Tweaking restingVelocityLimit and restingPositionLimit may be necessary if:
onCompletefires too early, causing the spring visibly "teleport" to its goalonCompletefires too late, causing the spring pause very near to its goal for some time before triggering completion logic
Otter.instant¶
Otter.instant(targetValue: number): Otter.Goal<State>
Constructs a goal that immediately reaches the target value.
Motor API¶
setGoal¶
Motor<_, GoalType>:setGoal(goal: GoalType): ()
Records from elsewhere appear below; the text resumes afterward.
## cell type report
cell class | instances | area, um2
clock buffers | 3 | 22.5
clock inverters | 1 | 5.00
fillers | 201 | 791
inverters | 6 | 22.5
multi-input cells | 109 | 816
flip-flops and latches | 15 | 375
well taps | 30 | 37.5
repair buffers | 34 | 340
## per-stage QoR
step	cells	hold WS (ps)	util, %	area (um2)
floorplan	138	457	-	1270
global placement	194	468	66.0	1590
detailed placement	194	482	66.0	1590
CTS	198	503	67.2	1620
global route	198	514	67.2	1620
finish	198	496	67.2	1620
File: config.mk
export PLATFORM = sky130hd
export DESIGN_NAME = sqrt_scheduler
export DESIGN_NICKNAME = d
export VERILOG_FILES = /design/src/rtl/sqrt_sched_pkg.sv /design/src/rtl/sqrt_step.sv /design/src/rtl/sqrt_scheduler.sv
export SDC_FILE = /design/constraint.sdc
export NUM_CORES = 1
export LEC_CHECK = 0
export ABC_AREA = 1
export CORE_MARGIN = 8
export CORE_UTILIZATION = 51
export DETAILED_ROUTE_END_ITERATION = 7
export GPL_TIMING_DRIVEN = 0
export PLACE_DENSITY_LB_ADDON = 0.25
export SETUP_SLACK_MARGIN = 0.2
export SKIP_LAST_GASP = 1
export SLEW_MARGIN = 5
export SYNTH_ARGS = -nofsm -noshare
export SYNTH_HDL_FRONTEND = slang
export SYNTH_SLANG_ARGS = --single-unit
File: constraint.sdc
create_clock -name i_clk -period 2.2 [get_ports i_clk]
set_input_delay 0.22 -clock i_clk [delete_from_list [all_inputs] [get_ports i_clk]]
set_output_delay 0.22 -clock i_clk [all_outputs]
set_load 0.005 [all_outputs]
Sets the goal of a motor and, if the motor is stopped, starts it. For single motors, the GoalType be a single goal value:
singleMotor:setGoal(Otter.spring(1))
For group motors, the GoalType will be a map of goals to the values that the group motor controls:
groupMotor:setGoal({
height = Otter.instant(100),
transparency = Otter.spring(0),
})
onStep¶
Motor<ValueType, _>:onStep(
callback: (value: ValueType) -> ()
): () -> ()
Subscribes to a Motor's step signal with the given callback. The signal will fire with the motor's new value(s) whenever the it updates.
A single motor will receive a number as the ValueType provided to the callback:
local subscription = singleMotor:onStep(function(value)
print("Updated with " .. tostring(value))
end)
A group motor will receive a mapping of string keys to number values:
local subscription = groupMotor:onStep(function(values)
print("Updated with:")
for key, value in values do
print("\t" .. key .. ": " .. tostring(value))
end
end)
Returns a function that, when called, unsubscribes the callback.
onComplete¶
Motor<ValueType, _>:onComplete(
callback: (value: ValueType) -> ()
) -> disconnectFunction
Connects a callback that will be called with the motor's current value(s) when it has reached all of its goals.
Returns a function that, when called, unsubscribes the callback.
start¶
Motor<_, _>:start(): ()
Starts the motor, allowing it to move. You shouldn't normally need to call this method; motors start themselves as needed.
step¶
Motor<_, _>:step(dt: number): ()
Manually steps the motor by a certain time step. Much like start, you shouldn't need to call this normally.
stop¶
Motor<_, _>:stop(): ()
Stops the motor, freezing it in time until start or setGoal is next called.
destroy¶
Motor<_, _>:destroy(): ()
Destroys the motor, rendering it unusable and cleaning up any connections.